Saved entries
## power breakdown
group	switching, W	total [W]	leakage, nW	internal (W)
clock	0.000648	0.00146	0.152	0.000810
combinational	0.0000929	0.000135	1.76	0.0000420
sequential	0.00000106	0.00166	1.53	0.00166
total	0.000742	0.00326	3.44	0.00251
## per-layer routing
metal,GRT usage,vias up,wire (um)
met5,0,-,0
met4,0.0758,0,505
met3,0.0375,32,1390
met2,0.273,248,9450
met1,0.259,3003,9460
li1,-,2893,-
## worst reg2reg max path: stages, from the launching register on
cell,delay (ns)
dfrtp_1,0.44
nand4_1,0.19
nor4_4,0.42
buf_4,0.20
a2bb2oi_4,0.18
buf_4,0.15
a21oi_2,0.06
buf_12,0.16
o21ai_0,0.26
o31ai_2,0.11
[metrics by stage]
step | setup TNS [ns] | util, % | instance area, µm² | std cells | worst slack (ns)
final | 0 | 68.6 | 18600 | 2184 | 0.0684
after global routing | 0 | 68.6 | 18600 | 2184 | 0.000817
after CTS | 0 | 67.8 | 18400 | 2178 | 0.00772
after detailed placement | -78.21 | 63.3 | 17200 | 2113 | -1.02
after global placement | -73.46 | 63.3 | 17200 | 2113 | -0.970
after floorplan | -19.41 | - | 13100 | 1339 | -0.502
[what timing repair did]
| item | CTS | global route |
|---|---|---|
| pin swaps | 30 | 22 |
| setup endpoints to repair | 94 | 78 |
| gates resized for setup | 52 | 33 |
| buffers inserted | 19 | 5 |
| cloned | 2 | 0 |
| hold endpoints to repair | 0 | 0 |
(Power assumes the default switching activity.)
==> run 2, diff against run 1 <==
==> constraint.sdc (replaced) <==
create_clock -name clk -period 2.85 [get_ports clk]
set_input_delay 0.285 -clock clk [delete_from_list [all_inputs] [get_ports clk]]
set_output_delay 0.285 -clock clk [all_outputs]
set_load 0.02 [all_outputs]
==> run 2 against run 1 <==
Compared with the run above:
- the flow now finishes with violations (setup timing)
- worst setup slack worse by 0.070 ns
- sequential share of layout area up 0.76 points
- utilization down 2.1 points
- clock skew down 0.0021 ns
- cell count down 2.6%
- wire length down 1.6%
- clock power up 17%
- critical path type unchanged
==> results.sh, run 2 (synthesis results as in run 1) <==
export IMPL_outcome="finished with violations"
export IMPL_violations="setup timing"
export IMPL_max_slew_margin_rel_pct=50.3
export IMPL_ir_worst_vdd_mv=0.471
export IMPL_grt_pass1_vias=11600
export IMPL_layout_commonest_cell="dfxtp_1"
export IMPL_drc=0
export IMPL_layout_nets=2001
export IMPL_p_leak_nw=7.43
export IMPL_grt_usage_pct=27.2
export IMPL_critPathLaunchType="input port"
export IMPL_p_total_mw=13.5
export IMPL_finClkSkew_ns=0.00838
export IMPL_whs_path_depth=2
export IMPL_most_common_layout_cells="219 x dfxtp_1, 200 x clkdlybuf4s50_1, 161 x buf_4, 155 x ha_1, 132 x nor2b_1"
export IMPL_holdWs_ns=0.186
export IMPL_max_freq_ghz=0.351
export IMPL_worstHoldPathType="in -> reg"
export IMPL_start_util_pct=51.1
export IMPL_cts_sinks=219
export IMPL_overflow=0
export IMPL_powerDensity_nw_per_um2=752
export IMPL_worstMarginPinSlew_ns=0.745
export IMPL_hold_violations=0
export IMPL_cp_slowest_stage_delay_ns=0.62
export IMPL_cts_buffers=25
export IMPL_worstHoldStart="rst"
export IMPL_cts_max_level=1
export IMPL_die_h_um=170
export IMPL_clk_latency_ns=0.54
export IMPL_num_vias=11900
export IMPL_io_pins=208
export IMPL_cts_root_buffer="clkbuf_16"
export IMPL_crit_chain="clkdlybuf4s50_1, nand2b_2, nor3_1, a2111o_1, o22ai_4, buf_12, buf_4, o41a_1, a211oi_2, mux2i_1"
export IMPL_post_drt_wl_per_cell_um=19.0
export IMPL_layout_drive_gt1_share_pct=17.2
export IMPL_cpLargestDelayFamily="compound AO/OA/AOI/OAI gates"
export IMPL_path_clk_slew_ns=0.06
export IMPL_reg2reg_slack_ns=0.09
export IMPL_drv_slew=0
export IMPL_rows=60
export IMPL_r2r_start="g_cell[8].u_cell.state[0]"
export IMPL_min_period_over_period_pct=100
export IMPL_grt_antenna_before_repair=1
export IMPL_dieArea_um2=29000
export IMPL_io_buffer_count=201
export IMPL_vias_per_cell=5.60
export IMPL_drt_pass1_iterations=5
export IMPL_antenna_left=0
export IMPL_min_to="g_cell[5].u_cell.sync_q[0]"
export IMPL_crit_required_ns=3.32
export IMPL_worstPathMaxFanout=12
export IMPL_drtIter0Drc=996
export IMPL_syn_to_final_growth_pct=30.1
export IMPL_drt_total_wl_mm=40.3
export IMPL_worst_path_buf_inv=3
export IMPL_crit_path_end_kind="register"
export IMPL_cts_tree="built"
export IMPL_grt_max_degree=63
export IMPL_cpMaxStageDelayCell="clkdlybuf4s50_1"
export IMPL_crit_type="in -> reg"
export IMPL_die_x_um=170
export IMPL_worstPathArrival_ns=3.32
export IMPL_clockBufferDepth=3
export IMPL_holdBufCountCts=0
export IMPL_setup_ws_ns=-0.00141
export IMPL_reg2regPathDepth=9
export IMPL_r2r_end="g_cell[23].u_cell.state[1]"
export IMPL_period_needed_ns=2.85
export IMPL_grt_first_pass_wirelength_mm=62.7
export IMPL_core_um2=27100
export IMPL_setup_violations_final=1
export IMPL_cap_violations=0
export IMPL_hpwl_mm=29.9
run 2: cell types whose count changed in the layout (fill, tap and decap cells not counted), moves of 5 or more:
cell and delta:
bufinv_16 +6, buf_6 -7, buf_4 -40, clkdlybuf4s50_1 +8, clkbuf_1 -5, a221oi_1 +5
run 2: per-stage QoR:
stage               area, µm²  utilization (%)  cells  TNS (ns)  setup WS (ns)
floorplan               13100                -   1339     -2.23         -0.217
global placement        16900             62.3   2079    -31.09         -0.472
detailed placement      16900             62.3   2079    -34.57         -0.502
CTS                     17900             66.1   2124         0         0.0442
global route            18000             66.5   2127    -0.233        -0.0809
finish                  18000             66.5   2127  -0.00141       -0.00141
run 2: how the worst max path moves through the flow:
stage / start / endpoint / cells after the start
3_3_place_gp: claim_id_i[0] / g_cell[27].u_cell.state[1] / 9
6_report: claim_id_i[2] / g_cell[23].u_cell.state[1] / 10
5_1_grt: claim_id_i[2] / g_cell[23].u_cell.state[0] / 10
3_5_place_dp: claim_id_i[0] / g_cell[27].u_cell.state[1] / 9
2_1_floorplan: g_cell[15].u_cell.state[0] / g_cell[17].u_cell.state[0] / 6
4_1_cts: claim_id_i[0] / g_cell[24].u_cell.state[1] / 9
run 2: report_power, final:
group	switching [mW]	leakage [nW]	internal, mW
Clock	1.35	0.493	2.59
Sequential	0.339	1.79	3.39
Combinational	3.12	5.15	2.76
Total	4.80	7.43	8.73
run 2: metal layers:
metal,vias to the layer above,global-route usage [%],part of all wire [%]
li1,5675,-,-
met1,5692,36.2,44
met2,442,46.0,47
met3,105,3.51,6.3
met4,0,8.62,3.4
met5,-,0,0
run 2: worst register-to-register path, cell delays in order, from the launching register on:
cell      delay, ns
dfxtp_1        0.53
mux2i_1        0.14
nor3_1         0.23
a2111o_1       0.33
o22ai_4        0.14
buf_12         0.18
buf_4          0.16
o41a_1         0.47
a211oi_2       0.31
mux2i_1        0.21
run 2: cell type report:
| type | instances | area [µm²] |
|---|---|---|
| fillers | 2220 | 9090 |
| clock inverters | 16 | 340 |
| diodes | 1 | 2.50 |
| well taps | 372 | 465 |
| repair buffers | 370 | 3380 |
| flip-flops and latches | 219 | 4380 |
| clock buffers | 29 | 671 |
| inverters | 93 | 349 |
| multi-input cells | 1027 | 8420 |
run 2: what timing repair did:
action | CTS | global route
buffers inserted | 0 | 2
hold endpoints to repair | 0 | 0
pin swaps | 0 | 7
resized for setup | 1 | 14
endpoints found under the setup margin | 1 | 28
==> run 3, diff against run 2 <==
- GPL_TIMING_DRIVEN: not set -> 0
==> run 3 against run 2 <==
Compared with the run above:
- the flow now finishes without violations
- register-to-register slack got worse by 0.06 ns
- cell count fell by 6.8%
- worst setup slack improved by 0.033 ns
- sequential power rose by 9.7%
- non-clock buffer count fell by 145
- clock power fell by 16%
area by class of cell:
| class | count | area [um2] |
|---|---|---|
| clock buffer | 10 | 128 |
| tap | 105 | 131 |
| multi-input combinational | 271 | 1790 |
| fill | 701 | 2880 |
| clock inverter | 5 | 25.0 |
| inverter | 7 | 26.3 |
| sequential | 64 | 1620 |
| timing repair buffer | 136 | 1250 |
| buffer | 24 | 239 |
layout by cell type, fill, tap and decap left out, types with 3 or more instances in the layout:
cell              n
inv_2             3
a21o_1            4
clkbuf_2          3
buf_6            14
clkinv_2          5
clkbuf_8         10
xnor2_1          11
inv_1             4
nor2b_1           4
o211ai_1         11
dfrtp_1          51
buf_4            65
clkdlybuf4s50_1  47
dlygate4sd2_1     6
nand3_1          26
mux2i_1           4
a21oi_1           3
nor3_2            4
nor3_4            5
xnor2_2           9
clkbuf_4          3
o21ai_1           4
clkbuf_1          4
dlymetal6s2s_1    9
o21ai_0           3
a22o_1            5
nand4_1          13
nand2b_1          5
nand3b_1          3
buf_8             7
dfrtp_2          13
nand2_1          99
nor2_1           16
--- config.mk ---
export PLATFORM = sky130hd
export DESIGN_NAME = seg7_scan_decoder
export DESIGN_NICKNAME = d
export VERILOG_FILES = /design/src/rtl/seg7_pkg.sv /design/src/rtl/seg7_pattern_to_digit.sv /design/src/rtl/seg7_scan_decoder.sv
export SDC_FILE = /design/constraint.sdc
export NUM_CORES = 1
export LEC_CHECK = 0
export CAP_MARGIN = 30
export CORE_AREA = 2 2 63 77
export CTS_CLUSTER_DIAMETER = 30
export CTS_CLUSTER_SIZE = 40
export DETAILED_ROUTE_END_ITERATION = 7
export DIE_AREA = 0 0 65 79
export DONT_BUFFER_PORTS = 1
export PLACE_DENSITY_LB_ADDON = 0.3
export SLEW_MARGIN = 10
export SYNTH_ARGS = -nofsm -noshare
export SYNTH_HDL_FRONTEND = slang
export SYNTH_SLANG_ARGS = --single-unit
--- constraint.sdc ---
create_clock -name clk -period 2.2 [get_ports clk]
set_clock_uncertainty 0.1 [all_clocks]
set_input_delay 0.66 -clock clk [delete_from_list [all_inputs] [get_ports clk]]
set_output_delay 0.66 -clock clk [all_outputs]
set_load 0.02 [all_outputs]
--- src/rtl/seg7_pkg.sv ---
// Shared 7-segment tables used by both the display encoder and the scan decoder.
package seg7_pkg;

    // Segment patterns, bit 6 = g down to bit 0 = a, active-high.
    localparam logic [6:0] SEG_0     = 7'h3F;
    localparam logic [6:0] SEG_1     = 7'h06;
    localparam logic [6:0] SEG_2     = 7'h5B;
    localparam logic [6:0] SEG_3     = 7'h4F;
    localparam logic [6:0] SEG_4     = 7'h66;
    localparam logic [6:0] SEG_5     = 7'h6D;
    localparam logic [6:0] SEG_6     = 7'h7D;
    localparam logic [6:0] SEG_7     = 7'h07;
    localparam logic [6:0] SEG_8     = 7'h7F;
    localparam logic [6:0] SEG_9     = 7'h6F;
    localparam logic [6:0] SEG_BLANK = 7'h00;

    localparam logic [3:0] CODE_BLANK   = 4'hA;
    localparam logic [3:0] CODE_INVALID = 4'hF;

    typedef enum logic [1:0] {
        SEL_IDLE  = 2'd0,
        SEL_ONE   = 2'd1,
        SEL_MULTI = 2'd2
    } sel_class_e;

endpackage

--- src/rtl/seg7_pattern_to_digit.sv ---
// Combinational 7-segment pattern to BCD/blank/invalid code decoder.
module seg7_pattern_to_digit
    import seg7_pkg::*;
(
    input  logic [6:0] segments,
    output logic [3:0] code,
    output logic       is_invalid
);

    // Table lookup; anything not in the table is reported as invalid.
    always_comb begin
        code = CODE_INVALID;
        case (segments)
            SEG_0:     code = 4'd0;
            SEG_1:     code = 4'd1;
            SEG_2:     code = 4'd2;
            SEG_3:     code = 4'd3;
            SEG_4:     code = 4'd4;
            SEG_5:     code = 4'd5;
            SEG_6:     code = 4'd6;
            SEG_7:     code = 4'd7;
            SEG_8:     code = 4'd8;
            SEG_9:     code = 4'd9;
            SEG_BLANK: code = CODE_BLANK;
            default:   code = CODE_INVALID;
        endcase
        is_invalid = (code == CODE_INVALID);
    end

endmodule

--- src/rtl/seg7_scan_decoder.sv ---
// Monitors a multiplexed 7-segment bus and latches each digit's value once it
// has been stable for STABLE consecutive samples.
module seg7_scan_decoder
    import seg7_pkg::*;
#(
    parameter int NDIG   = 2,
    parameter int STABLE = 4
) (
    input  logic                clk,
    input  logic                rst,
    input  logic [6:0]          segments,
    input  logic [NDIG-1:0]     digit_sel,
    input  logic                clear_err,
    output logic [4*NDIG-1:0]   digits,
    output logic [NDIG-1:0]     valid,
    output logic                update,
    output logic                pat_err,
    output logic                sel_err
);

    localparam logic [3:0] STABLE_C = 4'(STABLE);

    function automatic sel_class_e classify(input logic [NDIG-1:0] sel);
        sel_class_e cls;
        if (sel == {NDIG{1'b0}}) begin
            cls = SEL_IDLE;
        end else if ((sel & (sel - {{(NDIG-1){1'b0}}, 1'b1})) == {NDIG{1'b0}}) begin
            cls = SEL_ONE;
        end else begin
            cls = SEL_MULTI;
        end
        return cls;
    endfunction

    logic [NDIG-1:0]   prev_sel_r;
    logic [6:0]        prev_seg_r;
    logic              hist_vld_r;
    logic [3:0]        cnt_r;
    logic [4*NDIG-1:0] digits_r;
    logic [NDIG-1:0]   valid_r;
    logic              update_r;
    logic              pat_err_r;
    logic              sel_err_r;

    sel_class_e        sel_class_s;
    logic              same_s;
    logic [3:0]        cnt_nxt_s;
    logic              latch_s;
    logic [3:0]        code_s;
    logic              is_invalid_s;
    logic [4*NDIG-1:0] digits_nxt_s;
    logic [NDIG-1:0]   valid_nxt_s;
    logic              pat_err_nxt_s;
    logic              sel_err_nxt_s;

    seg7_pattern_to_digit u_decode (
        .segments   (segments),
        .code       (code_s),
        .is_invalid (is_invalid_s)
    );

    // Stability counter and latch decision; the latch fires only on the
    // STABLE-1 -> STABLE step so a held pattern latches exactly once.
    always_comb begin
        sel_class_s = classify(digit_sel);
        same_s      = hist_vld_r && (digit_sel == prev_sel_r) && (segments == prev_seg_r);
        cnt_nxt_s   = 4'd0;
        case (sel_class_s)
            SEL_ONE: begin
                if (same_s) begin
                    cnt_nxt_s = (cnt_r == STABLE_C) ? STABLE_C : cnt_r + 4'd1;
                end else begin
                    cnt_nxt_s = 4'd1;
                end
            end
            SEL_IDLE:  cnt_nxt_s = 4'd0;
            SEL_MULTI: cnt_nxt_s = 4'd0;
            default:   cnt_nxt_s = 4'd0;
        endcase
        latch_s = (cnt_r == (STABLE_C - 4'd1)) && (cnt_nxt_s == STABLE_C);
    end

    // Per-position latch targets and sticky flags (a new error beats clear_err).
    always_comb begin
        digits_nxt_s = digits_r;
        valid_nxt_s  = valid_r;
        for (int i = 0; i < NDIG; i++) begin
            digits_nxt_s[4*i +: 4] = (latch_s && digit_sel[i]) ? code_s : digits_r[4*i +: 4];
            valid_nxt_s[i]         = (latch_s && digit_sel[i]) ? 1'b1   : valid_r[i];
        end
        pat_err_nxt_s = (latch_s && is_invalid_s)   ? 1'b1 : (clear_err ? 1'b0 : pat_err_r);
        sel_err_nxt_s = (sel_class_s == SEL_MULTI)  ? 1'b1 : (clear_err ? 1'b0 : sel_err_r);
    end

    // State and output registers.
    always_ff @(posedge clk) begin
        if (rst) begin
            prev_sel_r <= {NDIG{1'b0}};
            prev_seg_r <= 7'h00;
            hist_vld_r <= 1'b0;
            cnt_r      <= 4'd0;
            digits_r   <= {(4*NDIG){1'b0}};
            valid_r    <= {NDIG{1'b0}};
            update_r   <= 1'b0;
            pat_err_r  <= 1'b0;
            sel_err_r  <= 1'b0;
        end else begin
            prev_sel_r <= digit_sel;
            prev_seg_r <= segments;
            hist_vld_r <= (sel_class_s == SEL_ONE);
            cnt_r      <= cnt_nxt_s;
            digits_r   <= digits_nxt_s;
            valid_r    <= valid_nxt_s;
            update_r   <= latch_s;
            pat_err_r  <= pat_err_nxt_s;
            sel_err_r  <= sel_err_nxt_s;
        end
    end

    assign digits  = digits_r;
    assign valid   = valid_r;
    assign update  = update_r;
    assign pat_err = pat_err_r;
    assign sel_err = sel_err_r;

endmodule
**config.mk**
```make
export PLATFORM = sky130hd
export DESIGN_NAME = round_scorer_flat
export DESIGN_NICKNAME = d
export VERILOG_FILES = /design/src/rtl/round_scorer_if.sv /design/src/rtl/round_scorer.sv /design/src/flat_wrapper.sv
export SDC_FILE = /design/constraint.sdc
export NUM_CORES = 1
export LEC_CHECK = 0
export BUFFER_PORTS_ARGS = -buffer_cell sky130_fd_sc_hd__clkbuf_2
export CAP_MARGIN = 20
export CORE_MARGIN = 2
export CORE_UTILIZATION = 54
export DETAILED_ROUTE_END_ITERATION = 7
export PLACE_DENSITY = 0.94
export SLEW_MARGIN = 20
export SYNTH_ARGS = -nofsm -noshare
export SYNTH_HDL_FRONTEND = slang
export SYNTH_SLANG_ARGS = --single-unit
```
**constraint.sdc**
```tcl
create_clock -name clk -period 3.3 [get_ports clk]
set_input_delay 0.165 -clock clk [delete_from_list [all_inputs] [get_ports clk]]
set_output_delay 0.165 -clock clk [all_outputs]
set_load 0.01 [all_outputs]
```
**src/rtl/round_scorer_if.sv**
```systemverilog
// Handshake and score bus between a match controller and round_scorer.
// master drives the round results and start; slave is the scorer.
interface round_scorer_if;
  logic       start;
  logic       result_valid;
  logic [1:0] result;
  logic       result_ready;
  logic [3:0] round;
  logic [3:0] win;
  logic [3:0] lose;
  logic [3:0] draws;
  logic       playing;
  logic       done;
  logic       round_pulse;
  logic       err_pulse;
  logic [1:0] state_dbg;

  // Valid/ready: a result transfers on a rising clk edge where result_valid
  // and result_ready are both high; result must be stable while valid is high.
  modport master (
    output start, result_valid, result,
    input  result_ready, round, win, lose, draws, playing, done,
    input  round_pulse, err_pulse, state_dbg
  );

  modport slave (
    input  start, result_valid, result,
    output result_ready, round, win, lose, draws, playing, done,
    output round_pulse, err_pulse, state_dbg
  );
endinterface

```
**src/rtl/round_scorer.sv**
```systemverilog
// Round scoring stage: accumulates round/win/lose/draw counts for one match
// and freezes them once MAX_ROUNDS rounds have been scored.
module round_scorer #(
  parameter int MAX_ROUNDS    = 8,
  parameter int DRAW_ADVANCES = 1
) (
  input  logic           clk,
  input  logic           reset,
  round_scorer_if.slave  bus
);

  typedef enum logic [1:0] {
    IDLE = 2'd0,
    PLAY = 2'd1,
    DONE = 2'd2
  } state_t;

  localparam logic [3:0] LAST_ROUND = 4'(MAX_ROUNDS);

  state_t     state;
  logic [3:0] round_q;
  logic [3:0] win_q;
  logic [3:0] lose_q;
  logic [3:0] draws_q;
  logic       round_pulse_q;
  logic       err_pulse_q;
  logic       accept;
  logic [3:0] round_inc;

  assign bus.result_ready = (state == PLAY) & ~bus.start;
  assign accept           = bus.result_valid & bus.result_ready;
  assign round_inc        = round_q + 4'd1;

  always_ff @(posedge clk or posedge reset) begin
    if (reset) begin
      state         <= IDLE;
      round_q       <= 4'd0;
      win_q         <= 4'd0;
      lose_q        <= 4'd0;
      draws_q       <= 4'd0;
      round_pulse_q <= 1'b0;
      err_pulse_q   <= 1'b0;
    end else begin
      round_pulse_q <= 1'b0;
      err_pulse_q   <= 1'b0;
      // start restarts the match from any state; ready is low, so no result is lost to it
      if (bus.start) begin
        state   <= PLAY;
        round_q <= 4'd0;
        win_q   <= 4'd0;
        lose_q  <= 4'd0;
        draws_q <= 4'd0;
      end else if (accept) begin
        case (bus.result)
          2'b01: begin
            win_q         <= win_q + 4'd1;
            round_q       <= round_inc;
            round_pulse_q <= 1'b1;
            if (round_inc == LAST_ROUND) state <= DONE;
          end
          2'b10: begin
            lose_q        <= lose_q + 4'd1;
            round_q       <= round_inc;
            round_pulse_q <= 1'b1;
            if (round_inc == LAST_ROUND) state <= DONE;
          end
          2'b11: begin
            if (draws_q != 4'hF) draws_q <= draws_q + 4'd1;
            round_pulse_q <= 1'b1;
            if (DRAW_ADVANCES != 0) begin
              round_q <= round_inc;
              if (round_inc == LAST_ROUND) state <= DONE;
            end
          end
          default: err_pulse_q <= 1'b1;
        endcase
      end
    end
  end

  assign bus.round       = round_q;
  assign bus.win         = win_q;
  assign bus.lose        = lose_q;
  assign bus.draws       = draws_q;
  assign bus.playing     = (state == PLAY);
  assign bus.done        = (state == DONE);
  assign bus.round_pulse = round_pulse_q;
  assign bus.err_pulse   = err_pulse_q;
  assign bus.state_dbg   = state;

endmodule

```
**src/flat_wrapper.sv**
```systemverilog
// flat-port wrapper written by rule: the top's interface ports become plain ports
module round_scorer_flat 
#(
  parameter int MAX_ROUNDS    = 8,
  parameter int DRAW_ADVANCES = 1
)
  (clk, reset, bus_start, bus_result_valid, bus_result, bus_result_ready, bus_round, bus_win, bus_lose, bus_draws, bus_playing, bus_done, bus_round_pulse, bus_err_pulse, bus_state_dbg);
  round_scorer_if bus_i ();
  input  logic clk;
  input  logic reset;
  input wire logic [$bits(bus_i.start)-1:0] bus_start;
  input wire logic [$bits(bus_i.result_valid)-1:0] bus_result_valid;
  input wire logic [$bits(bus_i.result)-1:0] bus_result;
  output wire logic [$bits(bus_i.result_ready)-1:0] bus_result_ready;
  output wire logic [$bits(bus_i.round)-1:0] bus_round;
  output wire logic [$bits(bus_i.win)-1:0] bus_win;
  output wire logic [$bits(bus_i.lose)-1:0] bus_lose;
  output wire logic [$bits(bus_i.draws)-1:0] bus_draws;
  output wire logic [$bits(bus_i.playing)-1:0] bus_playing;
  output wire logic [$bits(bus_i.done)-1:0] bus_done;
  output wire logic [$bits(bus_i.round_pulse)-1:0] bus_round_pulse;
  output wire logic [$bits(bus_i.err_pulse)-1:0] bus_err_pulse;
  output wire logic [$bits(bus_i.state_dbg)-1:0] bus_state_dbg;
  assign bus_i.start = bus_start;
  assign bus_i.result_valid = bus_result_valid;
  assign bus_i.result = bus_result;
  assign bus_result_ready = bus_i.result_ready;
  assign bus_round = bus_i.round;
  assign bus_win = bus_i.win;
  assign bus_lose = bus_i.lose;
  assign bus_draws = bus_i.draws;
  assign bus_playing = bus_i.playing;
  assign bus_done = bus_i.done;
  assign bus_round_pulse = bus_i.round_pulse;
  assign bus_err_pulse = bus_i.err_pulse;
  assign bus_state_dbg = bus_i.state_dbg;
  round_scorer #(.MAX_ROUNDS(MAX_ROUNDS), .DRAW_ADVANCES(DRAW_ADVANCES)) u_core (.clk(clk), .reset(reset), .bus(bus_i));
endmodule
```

EXERCISE — Out of the entries above, write out only the lines between the line holding "[metrics by stage]" and the line holding "- worst setup slack worse by 0.070 ns", inclusive, each exactly as given.

TASK ANSWER —
[metrics by stage]
step | setup TNS [ns] | util, % | instance area, µm² | std cells | worst slack (ns)
final | 0 | 68.6 | 18600 | 2184 | 0.0684
after global routing | 0 | 68.6 | 18600 | 2184 | 0.000817
after CTS | 0 | 67.8 | 18400 | 2178 | 0.00772
after detailed placement | -78.21 | 63.3 | 17200 | 2113 | -1.02
after global placement | -73.46 | 63.3 | 17200 | 2113 | -0.970
after floorplan | -19.41 | - | 13100 | 1339 | -0.502
[what timing repair did]
| item | CTS | global route |
|---|---|---|
| pin swaps | 30 | 22 |
| setup endpoints to repair | 94 | 78 |
| gates resized for setup | 52 | 33 |
| buffers inserted | 19 | 5 |
| cloned | 2 | 0 |
| hold endpoints to repair | 0 | 0 |
(Power assumes the default switching activity.)
==> run 2, diff against run 1 <==
==> constraint.sdc (replaced) <==
create_clock -name clk -period 2.85 [get_ports clk]
set_input_delay 0.285 -clock clk [delete_from_list [all_inputs] [get_ports clk]]
set_output_delay 0.285 -clock clk [all_outputs]
set_load 0.02 [all_outputs]
==> run 2 against run 1 <==
Compared with the run above:
- the flow now finishes with violations (setup timing)
- worst setup slack worse by 0.070 ns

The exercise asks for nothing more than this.